Изменить размер шрифта - +

— Смотрю на приборы — двигатель вырублен, а машину, — бортмеханик стер пот со лба, — трясет и трясет. На звук мы не обращаем внимания, только на вибрацию.

Сбоку от поленницы, низко пригибаясь, бежал человек, придерживая руками сползающую с головы каскетку.

— Кого привезли? — хриплым голосом спросил он и облизал росные от пота губы. Широкое лицо показалось Чертюку смешным: нос маленький, глазки маленькие, губы тонкие, а лицо — как рулевая баранка самосвала.

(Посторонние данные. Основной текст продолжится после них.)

### src/psmp_cfg.svh
// Constants of the programmable synchronous memory port.
// Assumes byte addressing on an APB bus with 32-bit data.
`ifndef PSMP_CFG_SVH
`define PSMP_CFG_SVH

`define PSMP_SPACES          4
`define PSMP_OFF_SEC0        12'h000
`define PSMP_OFF_SEC1        12'h004
`define PSMP_OFF_SEC2        12'h008
`define PSMP_OFF_SEC3        12'h00C
`define PSMP_OFF_ADDR        12'h010
`define PSMP_OFF_WDATA       12'h014
`define PSMP_OFF_CMD         12'h018
`define PSMP_OFF_STATUS      12'h01C
`define PSMP_OFF_RDATA       12'h020

`define PSMP_SEC_RL_LSB      0
`define PSMP_SEC_WL_LSB      2
`define PSMP_SEC_CHIP_ENABLE_EXTEND_BIT   4
`define PSMP_SEC_READ_ENABLE_STROBE_SEL_BIT   5
`define PSMP_SEC_CLKSEL_BIT  6
`define PSMP_SEC_W           7
`define PSMP_SEC_RESET       7'h00

`define PSMP_CMD_READ_BIT    0
`define PSMP_CMD_SPACE_LSB   1
`define PSMP_STAT_BUSY_BIT   0
`define PSMP_STAT_ERR_BIT    1

`define PSMP_DESELECT_TICKS  2'h1

`endif

### src/psmp_pkg.sv
// Types of the programmable synchronous memory port.
// Assumes psmp_cfg.svh is on the include path.
`include "psmp_cfg.svh"

package psmp_pkg;

  typedef struct packed {
    logic       clk_sel;
    logic       read_enable_strobe_sel;
    logic       chip_enable_extend;
    logic [1:0] write_latency_sel;
    logic [1:0] read_latency_sel;
  } psmp_sec_t;

  typedef struct packed {
    logic chip_enable_n;
    logic strobe_n;
    logic output_enable_n;
    logic write_enable_n;
  } psmp_ctl_t;

  typedef enum logic [2:0] {
    PSMP_IDLE,
    PSMP_ARM,
    PSMP_RD_WAIT,
    PSMP_WR_WAIT,
    PSMP_DESEL
  } psmp_state_t;

endpackage

### src/psmp_port.sv
// Programmable synchronous memory port: APB registers and the sync
// SRAM / ZBT / FIFO pin sequencer for one memory port instance.
// Assumes both external output clocks and read data come from outside
// the pclk domain; they are resynchronised here.
//
// Function
// - Read latency 0..3 per space
// - Write latency 0..3 per space
// - Extend off: chip enable drops after command
// - Extend on: chip enable follows output enable on reads
// - Strobe select 0: address strobe, deselect cycles
// - Strobe select 1: FIFO read enable, no deselect
// - Each space picks one of two clocks
// - Three control pins take sync roles
// - Per-space secondary control register holds settings
// - Two port instances, told apart by PORT_NARROW
`timescale 1ns/1ps
`default_nettype none
`include "psmp_cfg.svh"

module psmp_port #(
  parameter int ADDR_W      = 20,
  parameter int DATA_W      = 32,
  parameter bit PORT_NARROW = 1'b0
) (
  input  wire logic                    pclk,
  input  wire logic                    presetn,
  input  wire logic                    psel,
  input  wire logic                    penable,
  input  wire logic                    pwrite,
  input  wire logic [11:0]             paddr,
  input  wire logic [31:0]             pwdata,
  output var  logic [31:0]             prdata,
  output var  logic                    pready,
  output var  logic                    pslverr,
  input  wire logic                    ext_clock_out_one,
  input  wire logic                    ext_clock_out_two,
  output var  logic [`PSMP_SPACES-1:0] space_chip_enable_n,
  output var  logic                    addr_strobe_or_read_enable_n,
  output var  logic                    sync_output_enable_n,
  output var  logic                    sync_write_enable_n,
  output var  logic [ADDR_W-1:0]       mem_addr,
  output var  logic [DATA_W-1:0]       mem_data_out,
  output var  logic                    mem_data_oe,
  input  wire logic [DATA_W-1:0]       mem_data_in,
  output var  logic                    port_is_narrow
);
  import psmp_pkg::*;

  // Register words are 32 bits, so wider fields could not be reached
  if (DATA_W < 1 || DATA_W > 32 || ADDR_W < 1 || ADDR_W > 32) begin : g_bad_width
    $error("psmp_port: unsupported ADDR_W or DATA_W");
  end

  ////////////////////////////////////////////////////////////////////
  // Resynchronisers

  logic [2:0]        clk1_sync;
  logic [2:0]        clk2_sync;
  // Read data stands for the whole latency, so per-bit sync is safe
  logic [DATA_W-1:0] din_meta;
  logic [DATA_W-1:0] din_sync;

  always_ff @(posedge pclk or negedge presetn) begin
    if (!presetn) begin
      clk1_sync <= 3'h0;
      clk2_sync <= 3'h0;
      din_meta  <= '0;
      din_sync  <= '0;
    end else begin
      clk1_sync <= {clk1_sync[1:0], ext_clock_out_one};
      clk2_sync <= {clk2_sync[1:0], ext_clock_out_two};
      din_meta  <= mem_data_in;
      din_sync  <= din_meta;
    end
  end

  // One pclk of rise per external edge, so each tick counts once
  function automatic logic rising(input logic [2:0] stages);
    rising = stages[1] & ~stages[2];
  endfunction

  // Stage 0 is only read by stage 1
  wire rise_one = rising(clk1_sync);
  wire rise_two = rising(clk2_sync);

  ////////////////////////////////////////////////////////////////////
  // APB register file

  psmp_sec_t         sec [`PSMP_SPACES];
  logic [ADDR_W-1:0] acc_addr;
  logic [DATA_W-1:0] acc_wdata;
  logic [DATA_W-1:0] acc_rdata;
  logic              busy;
  logic              cmd_err;
  logic              start;
  logic              start_read;
  logic [1:0]        start_space;

  function automatic logic [31:0] sec_word(input psmp_sec_t s);
    sec_word = {25'h0, s};
  endfunction

  wire apb_access = psel & penable;
  wire apb_wr     = apb_access & pwrite;
  wire hit_sec    = (paddr[11:4] == 8'h00) && (paddr[1:0] == 2'h0);
  wire hit_addr   = (paddr == `PSMP_OFF_ADDR);
  wire hit_wdata  = (paddr == `PSMP_OFF_WDATA);
  wire hit_cmd    = (paddr == `PSMP_OFF_CMD);
  wire hit_status = (paddr == `PSMP_OFF_STATUS);
  wire hit_rdata  = (paddr == `PSMP_OFF_RDATA);
  wire hit_any    = hit_sec | hit_addr | hit_wdata | hit_cmd | hit_status | hit_rdata;
  wire [1:0] sec_idx = paddr[3:2];
  // Commands while busy are refused rather than queued
  wire cmd_refused = hit_cmd & busy;

  assign pready  = 1'b1;
  assign pslverr = apb_access & (~hit_any | (pwrite & cmd_refused));
  assign port_is_narrow = PORT_NARROW;

  // Error flag sticks until software writes it back
  wire [31:0] status_word = (32'(cmd_err) << `PSMP_STAT_ERR_BIT)
                          | (32'(busy) << `PSMP_STAT_BUSY_BIT);
  wire [31:0] rd_mux =
    hit_sec    ? sec_word(sec[sec_idx]) :
    hit_addr   ? 32'(acc_addr) :
    hit_wdata  ? 32'(acc_wdata) :
    hit_status ? status_word :
    hit_rdata  ? 32'(acc_rdata) : 32'h0;

  ////////////////////////////////////////////////////////////////////
  // Read data staging

  // Staged in the setup phase so the pin leaves a flop, still 0 wait
  wire apb_setup_rd = psel & ~penable & ~pwrite;

  always_ff @(posedge pclk or negedge presetn) begin
    if (!presetn) begin
      prdata <= 32'h0;
    end else begin
      prdata <= apb_setup_rd ? rd_mux : 32'h0;
    end
  end

  wire cmd_go = apb_wr & hit_cmd & ~busy;

  always_ff @(posedge pclk or negedge presetn) begin
    if (!presetn) begin
      for (int i = 0; i < `PSMP_SPACES; i++) begin
        sec[i] <= psmp_sec_t'(`PSMP_SEC_RESET);
      end
      acc_addr    <= '0;
      acc_wdata   <= '0;
      cmd_err     <= 1'b0;
      start       <= 1'b0;
      start_read  <= 1'b0;
      start_space <= 2'h0;
    end else begin
      start <= cmd_go;
      if (apb_wr && hit_sec) begin
        sec[sec_idx] <= psmp_sec_t'(pwdata[`PSMP_SEC_W-1:0]);
      end
      if (apb_wr && hit_addr) begin
        acc_addr <= pwdata[ADDR_W-1:0];
      end
      if (apb_wr && hit_wdata) begin
        acc_wdata <= pwdata[DATA_W-1:0];
      end
      if (cmd_go) begin
        start_read  <= pwdata[`PSMP_CMD_READ_BIT];
        start_space <= pwdata[`PSMP_CMD_SPACE_LSB +: 2];
      end
      if (apb_wr && cmd_refused) begin
        cmd_err <= 1'b1;
      end else if (apb_wr && hit_status && pwdata[`PSMP_STAT_ERR_BIT]) begin
        cmd_err <= 1'b0;
      end
    end
  end

  ////////////////////////////////////////////////////////////////////
  // Pin sequencer

  psmp_state_t state;
  psmp_state_t next_state;
  psmp_sec_t   cur;
  logic [1:0]  cur_space;
  logic        cur_read;
  logic [1:0]  lat_cnt;
  logic [1:0]  next_lat_cnt;
  psmp_ctl_t   ctl;
  psmp_ctl_t   next_ctl;
  logic        next_data_oe;
  logic        capture;

  // Ticks of the clock chosen for the active space
  wire tick = cur.clk_sel ? rise_two : rise_one;

  // One space at most is enabled, the rest held off
  function automatic logic [`PSMP_SPACES-1:0] space_select(input logic       enable_n,
                                                           input logic [1:0] space);
    space_select        = '1;
    space_select[space] = enable_n;
  endfunction

  always_comb begin
    next_state   = state;
    next_lat_cnt = lat_cnt;
    next_ctl     = ctl;
    next_data_oe = mem_data_oe;
    capture      = 1'b0;
    case (state)
      PSMP_IDLE: begin
        next_ctl     = '{1'b1, 1'b1, 1'b1, 1'b1};
        next_data_oe = 1'b0;
        if (start) begin
          next_state = PSMP_ARM;
        end
      end
      PSMP_ARM: begin
        if (tick) begin
          // Command presented at this edge
          next_lat_cnt             = cur_read ? cur.read_latency_sel : cur.write_latency_sel;
          next_ctl.chip_enable_n   = 1'b0;
          // A FIFO read enable must stay off for writes
          next_ctl.strobe_n        = cur.read_enable_strobe_sel & ~cur_read;
          next_ctl.output_enable_n = ~cur_read;
          next_ctl.write_enable_n  = cur_read;
          if (cur_read) begin
            next_state = PSMP_RD_WAIT;
          end else begin
            next_state = PSMP_WR_WAIT;
            if (cur.write_latency_sel == 2'h0) begin
              next_data_oe = 1'b1;
            end
          end
        end
      end
      PSMP_RD_WAIT: begin
        if (tick) begin
          if (!cur.chip_enable_extend) begin
            next_ctl.chip_enable_n = 1'b1;
          end
          if (!cur.read_enable_strobe_sel) begin
            next_ctl.strobe_n = 1'b1;
          end
          if (lat_cnt == 2'h0) begin
            // Data sampled one edge after the latency has run out
            capture                  = 1'b1;
            next_ctl.output_enable_n = 1'b1;
            next_ctl.chip_enable_n   = 1'b1;
            next_ctl.strobe_n        = 1'b1;
            next_lat_cnt             = `PSMP_DESELECT_TICKS;
            next_state = cur.read_enable_strobe_sel ? PSMP_IDLE : PSMP_DESEL;
          end else begin
            next_lat_cnt = lat_cnt - 2'h1;
          end
        end
      end
      PSMP_WR_WAIT: begin
        if (tick) begin
          next_ctl.chip_enable_n  = 1'b1;
          next_ctl.strobe_n       = 1'b1;
          next_ctl.write_enable_n = 1'b1;
          if (mem_data_oe) begin
            next_data_oe = 1'b0;
            next_lat_cnt = `PSMP_DESELECT_TICKS;
            next_state   = cur.read_enable_strobe_sel ? PSMP_IDLE : PSMP_DESEL;
          end else if (lat_cnt == 2'h1) begin
            next_data_oe = 1'b1;
          end else begin
            next_lat_cnt = lat_cnt - 2'h1;
          end
        end
      end
      PSMP_DESEL: begin
        // Idle clocks for SRAMs that need a deselect
        if (tick) begin
          if (lat_cnt <= 2'h1) begin
            next_state = PSMP_IDLE;
          end else begin
            next_lat_cnt = lat_cnt - 2'h1;
          end
        end
      end
      default: begin
        next_state = PSMP_IDLE;
      end
    endcase
  end

  assign busy = (state != PSMP_IDLE) | start;

  always_ff @(posedge pclk or negedge presetn) begin
    if (!presetn) begin
      state       <= PSMP_IDLE;
      lat_cnt     <= 2'h0;
      ctl         <= '{1'b1, 1'b1, 1'b1, 1'b1};
      mem_data_oe <= 1'b0;
      space_chip_enable_n <= '1;
      cur         <= psmp_sec_t'(`PSMP_SEC_RESET);
      cur_space   <= 2'h0;
      cur_read    <= 1'b0;
      acc_rdata   <= '0;
    end else begin
      state       <= next_state;
      lat_cnt     <= next_lat_cnt;
      ctl         <= next_ctl;
      mem_data_oe <= next_data_oe;
      space_chip_enable_n <= space_select(next_ctl.chip_enable_n, cur_space);
      // Settings latched here, so a mid-access SEC write is harmless
      if (start) begin
        cur       <= sec[start_space];
        cur_space <= start_space;
        cur_read  <= start_read;
      end
      if (capture) begin
        acc_rdata <= din_sync;
      end
    end
  end

  ////////////////////////////////////////////////////////////////////
  // Pin outputs
  // Address and data load at start and hold for the whole access

  always_ff @(posedge pclk or negedge presetn) begin
    if (!presetn) begin
      mem_addr     <= '0;
      mem_data_out <= '0;
    end else if (start) begin
      mem_addr     <= acc_addr;
      mem_data_out <= acc_wdata;
    end
  end

  assign addr_strobe_or_read_enable_n = ctl.strobe_n;
  assign sync_output_enable_n         = ctl.output_enable_n;
  assign sync_write_enable_n          = ctl.write_enable_n;

endmodule

`default_nettype wire

### config.mk
export PLATFORM = sky130hd
export DESIGN_NAME = psmp_port
export DESIGN_NICKNAME = d
export VERILOG_FILES = /design/src/psmp_pkg.sv /design/src/psmp_port.sv
export VERILOG_INCLUDE_DIRS = /design/src
export SDC_FILE = /design/constraint.sdc
export NUM_CORES = 1
export LEC_CHECK = 0
export BUFFER_PORTS_ARGS = -buffer_cell sky130_fd_sc_hd__buf_4
export CAP_MARGIN = 20
export CORE_MARGIN = 10
export CORE_UTILIZATION = 45
export CTS_CLUSTER_DIAMETER = 60
export DETAILED_ROUTE_END_ITERATION = 10
export PLACE_DENSITY = 0.63
export SETUP_SLACK_MARGIN = 0.1
export SLEW_MARGIN = 25
export SYNTH_ARGS = -nofsm -noshare
export SYNTH_HDL_FRONTEND = slang
export SYNTH_SLANG_ARGS = --single-unit
### constraint.sdc
create_clock -name pclk -period 5.8 [get_ports pclk]
set_input_delay 0.29 -clock pclk [delete_from_list [all_inputs] [get_ports pclk]]
set_output_delay 0.29 -clock pclk [all_outputs]
set_load 0.05 [all_outputs]
==> impl_metrics.ini <==
[logic_synthesis]
synth-main-ff-cell = sky130_fd_sc_hd__dfrtp_1
netlist.top_cell.by_area = sky130_fd_sc_hd__dfrtp_1
yosysTopAreaCellShare_pct = 63.4
ys_async_sr_fraction_pct = 100
synthesis.nets = 830
synth_warnings = 0
synth_top_cells_by_area = sky130_fd_sc_hd__dfrtp_1 63%, sky130_fd_sc_hd__mux2_2 16%, sky130_fd_sc_hd__mux4_2 2.8%
post_synth_instance_area_um2 = 11300
cell_with_the_most_instances_after_synthesis = sky130_fd_sc_hd__dfrtp_1
synth.cells.most_frequent = 287 x sky130_fd_sc_hd__dfrtp_1, 163 x sky130_fd_sc_hd__mux2_2, 49 x sky130_fd_sc_hd__nor2_1
postSynthAreaPerCell_um2 = 15.2
yosysSeqAreaShare_pct = 65.2
synthDistinctLibCells = 60
ys_seq_elements = 295
syn_inst = 744
synth_enable_flop_cells = 0

[layout]
seqCellArea_um2 = 7390
area_taken_by_multi_input_logic_gates_um2 = 3750
diodes = 0
synthToLayoutAreaGrowth_pct = 29.9
finalNonFillerCells = 1334
n_fill_cell = 1967
drive_above_1_share_pct = 46.1
nets = 1067
final_area_um2 = 14700
layout.core_utilization_pct = 59.0

[drt]
drcViolationCount = 0
drt_first_pass_iters = 7
top_layer_used = met4
routed-via-count = 7117
drt_iter0_markers = 589
met3_wirelength_um = 1840
route.layer.met1.wl_um = 12000
drt-total-wl_um = 27800
route.met2.wl_um = 13400
drt.antenna.violating_nets = 0
vias_per_cell = 5.34
route.detailed.wl_per_inst_um = 20.8

[pwr]
vdd_drop_max_v = 0.000228
power_leakage_nw = 7.14
power.internal_w = 0.00345
power.share.combinational_pct = 3.8
net-switching-power_w = 0.000907
switching_share_pct = 20.8
pwr-share-seq_pct = 48.1
power_per_cell_area_nw_per_um2 = 296
power.share.clock_pct = 48.1

[clock_network]
cts_post_setup_buffers_inserted = 0
cts_sink_cnt = 295
insertion_delay_ns = 0.56
clkSlewWorstSetupHoldPaths_ns = 0.06
cts-buffers-inserted = 31
cts_max_level = 1
cts_tree = done
library_cell_used_as_clock_root_buffer = sky130_fd_sc_hd__clkbuf_16
max-clock-path-buffers = 3

[critical_path]
crit_path_start = paddr[1]
timing.critical_path.max_delay_family = simple AND/OR/NAND/NOR gates
data_required_time_at_the_worst_endpoint_ns = 5.51
timing_worst_setup_path_type = primary input to output port
cp_slowest_stage_delay_ns = 0.59
critPathMaxFanout = 9
timing.critical_path.arrival_ns = 2.48
path_cells = buf_4 > or4_4 > or3_1 > nor4b_1 > a31o_2 > buf_4
worst_setup_path_end_kind = output port
ff2ff_path_depth = 7
worst_path_most_repeated_cell = sky130_fd_sc_hd__buf_4
nature_of_the_critical_path_startpoint = primary input
timing.rr.start = lat_cnt[0]
worst-r2r-setup-slack_ns = 3.45
critical-path-slowest-cell = sky130_fd_sc_hd__or3_1
critPathBufInv = 2
regToRegEndpoint = space_chip_enable_n[0]

[grt]
pin_count_of_the_biggest_net_entering_global_routing = 143
via_count_of_the_first_global_routing_pass = 7579
initial_antenna_violation_count = 0
grt_pass1_wl_um = 43400
track_usage_pct = 17.3
gr-total-overflow = 0

[timing]
skew_ns = 0.0147
worst_hold_slack_ns = 0.0200
setup_violations = 0
max_freq_ghz = 0.361
setup_tns_ns = 0
timing_hold_violations_final = 0
fin_crit_sh_pct = 47.8
final-max-slew-violation-count = 0
tightestPinTransition_ns = 0.930
grt_setup_unrepaired = no
final_period_minus_worst_setup_slack_ns = 2.77
slew_headroom_pct = 38.0

[place]
post-place-cells = 1218
port_buffers = 175
placement.cell_area_um2 = 13000
globalplace.congestion = 0.859
detailed_place_hpwl_um = 18400

[outcome]
run_status = completed

[run]
drv.max_cap_violation_count = 0

[hold_path]
cell_depth_of_the_worst_min_delay_path = 2
hp-class = primary input to flop
hp-start = pwdata[6]
holdPathEnd = sec[6]

[floorplanning]
io_pins = 178
core_area_um2 = 25000
die_height_um = 179
initial_utilization_pct = 45.4
area_enclosed_by_the_die_boundary_um2 = 31900
die_x_um = 179
row_count = 58
cell usage in the layout (no fill, tap or decap), types with 4 or more instances in the layout:
master,Yosys,final
sky130_fd_sc_hd__a211oi_1,5,5
sky130_fd_sc_hd__a21oi_1,10,10
sky130_fd_sc_hd__a221oi_1,6,6
sky130_fd_sc_hd__a222oi_1,13,13
sky130_fd_sc_hd__a22oi_1,13,13
sky130_fd_sc_hd__buf_4,2,184
sky130_fd_sc_hd__bufinv_16,0,5
sky130_fd_sc_hd__clkbuf_16,0,31
sky130_fd_sc_hd__clkbuf_8,0,7
sky130_fd_sc_hd__clkinv_2,0,9
sky130_fd_sc_hd__dfrtp_1,287,286
sky130_fd_sc_hd__dfstp_2,8,8
sky130_fd_sc_hd__dlygate4sd3_1,0,60
sky130_fd_sc_hd__inv_1,11,11
sky130_fd_sc_hd__mux2_2,163,163
sky130_fd_sc_hd__mux2_4,14,14
sky130_fd_sc_hd__mux2i_1,4,4
sky130_fd_sc_hd__mux4_2,14,14
sky130_fd_sc_hd__nand2_1,7,7
sky130_fd_sc_hd__nand2b_1,6,6
sky130_fd_sc_hd__nand3_1,5,5
sky130_fd_sc_hd__nor2_1,49,48
sky130_fd_sc_hd__nor3_1,6,4
sky130_fd_sc_hd__nor4_1,8,5
sky130_fd_sc_hd__nor4_2,1,4
sky130_fd_sc_hd__o21ai_0,16,15
sky130_fd_sc_hd__or3b_2,4,4
worst max path at each step:
stage | cells after the start | end | slack [ns]
CTS | 6 | pslverr | 2.98
floorplan | 6 | sec[21] | 3.50
detailed placement | 6 | acc_wdata[26] | 2.57
global route | 6 | pslverr | 2.97
finish | 6 | pslverr | 3.03
global placement | 6 | acc_wdata[29] | 2.61
metrics by stage:
stage | setup slack (ns) | power [W]
after floorplan | 3.50 | 0.00216
after global placement | 2.61 | 0.00227
after detailed placement | 2.57 | 0.00227
after CTS | 2.98 | 0.00441
after global routing | 2.97 | 0.00452
final | 3.03 | 0.00436
routing by layer:
metal  global-route usage (%)  vias to the layer above
met4                     4.17                        0
met1                     23.3                     3681
met3                     4.30                       44
met2                     27.6                      213
li1                         -                     3179
met5                        0                        -
power groups by stage:
stage	Sequential, W	Combinational, W	Clock (W)
floorplan	0.00213	0.0000306	0
global placement	0.00213	0.000136	0
detailed placement	0.00213	0.000137	0
CTS	0.00209	0.000170	0.00215
global route	0.00210	0.000185	0.00224
finish	0.00210	0.000168	0.00210
what timing repair did:
item,CTS,global route
endpoints found under the hold margin,173,0
resized for setup,0,0
hold buffers,60,0
endpoints found under the setup margin,0,0
cell type report:
| type | count | area share (%) |
|---|---|---|
| Inverter | 11 | 0.281 |
| Clock buffer | 40 | 5.98 |
| Timing Repair Buffer | 246 | 13.7 |
| Tap cell | 330 | 2.81 |
| Clock inverter | 16 | 1.52 |
| Sequential cell | 295 | 50.2 |
| Multi-Input combinational cell | 396 | 25.5 |
cell families after synthesis:
group | share of synthesized area, %
DFF | 65.2
muxes | 21.3
and+or+nand+nor | 5.61
AOI/OAI and AO/OA | 5.39
buffers and inverters | 2.08
adders and majority gates | 0.331
other | 0.0663
sequential cells by signal, indices dropped and copies added (netlist names), 2 cells and up:
signal               count
lat_cnt                  2
acc_wdata               32
clk2_sync                3
clk1_sync                3
state                    3
cur                      7
din_sync                32
din_meta                32
mem_data_out            32
space_chip_enable_n      4
acc_addr                20
prdata                  32
acc_rdata               32
mem_addr                20
cur_space                2
start_space              2
sec                     28
worst reg2reg max path: cells and delay by family, from the launching register on:
| kind | cells | cell delay, ns |
|---|---|---|
| buffers and inverters | 2 | 0.20 |
| AOI/OAI and AO/OA | 2 | 0.89 |
| adders and majority gates | 1 | 0.23 |
| and+or+nand+nor | 2 | 0.54 |
| DFF | 1 | 0.41 |
No activity file was read; power rests on OpenSTA's default activity.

Бортмеханик стрельнул глазами в сторону Чертюка.

— Вот товарища к вам…

И не договорил, потому что Чертюк перебил его:

— Заместитель начальника управления…

— Товарищ Чертюк! — подхватил широколицый и, как почудилось Чертюку, яростно сверкнул своими птичьими, прямо как у воробья, глазами. — Я мастер бурбригады Сазаков.

 

Последним в поселок бурильщиков, убедившись, что ничего опасного нет, вернулся Иван Косых. Как ни в чем не бывало, он напился воды в сенцах, громыхая кружкой о ведро, а войдя в комнату, увидел Поликашина, небрежно повел головой в сторону факела.

— Во огонек, а?

Поликашин не ответил, он, сумрачно нахохлившийся, сидел в углу, притулившись спиной к выступающему из стены горбатому бревну.

— Что молчишь, дед? Язык проглотил? — Косых, не дожидаясь ответа, шаркнул распоротым сапогом по полу. — Видал, дед, чтобы осетр так сапог сумел распороть? До кости мог зацепить…

— А что, разве осетр? — холодно спросил Поликашин.

— Черт его знает. Может, и железяка, — Косых поморщился, — зацепил не помню где. А осетр мне рвал сапог вообще-то. Было такое, когда в рыболовной артели трубил. Только резиновый сапог-то…

— Трубил ли? Может, браконьерил?

— Опять двадцать пять! Тебе говоришь: белое, а ты талдычишь о черном…

Поликашин шевельнулся в углу, выглянул в окно, блики разбежались по его лицу, делая неузнаваемым, чужим.

— Чего огонь-то не зажигаешь? Фонтан и светит и греет? — хмыкнул Косых.

— А чего зря электро жечь? Годится еще…

— Экономный ты у нас.

— Не тебе чета… Свое-то ты до полушки считаешь, а чужое…

Добродушие с Косых как ветром сдуло. Он метнулся в угол, ухватил Поликашина за борт ватника.

— Ну повтори!..

— А что повторять-то? — Поликашин спокойно оторвал руки Косых от ватника, проговорил, как обычно, свежо и ровно: — Не распускайся-кось, Аника-воин. Если что, окорот найдется.

Косых круто, как солдат на учениях, повернулся. Сдерживая себя, сказал миролюбиво:

— Язык без костей, им до бесконечности молотить можно. Взял бы ты, дед, свою высоконравственную фразу назад, а?

— Слово не птица, — отозвался Поликашин, — вылетело — уже не вернешь.

— Ладно, философ, — сказал Косых остывшим голосом, — копалуху что ж не сварил?

— Вари сам.

— А ты что, моралист, не будешь мясо?

— Не буду.

— Сыт?

Поликашин не отозвался.

— А кто на вертолете пожаловал? Начальство?

— Начальник…

Косых с придыханием зевнул:

— Пока поспим. Минут шестьсот.

Поликашин шевельнулся, провел ладонью по столу, смахивая с него хорошо видимые в свете фонтана хлебные крошки.

— За копалуху тебя под товарищеский суд подвел бы…

— Больно жирно будет, — отозвался Косых.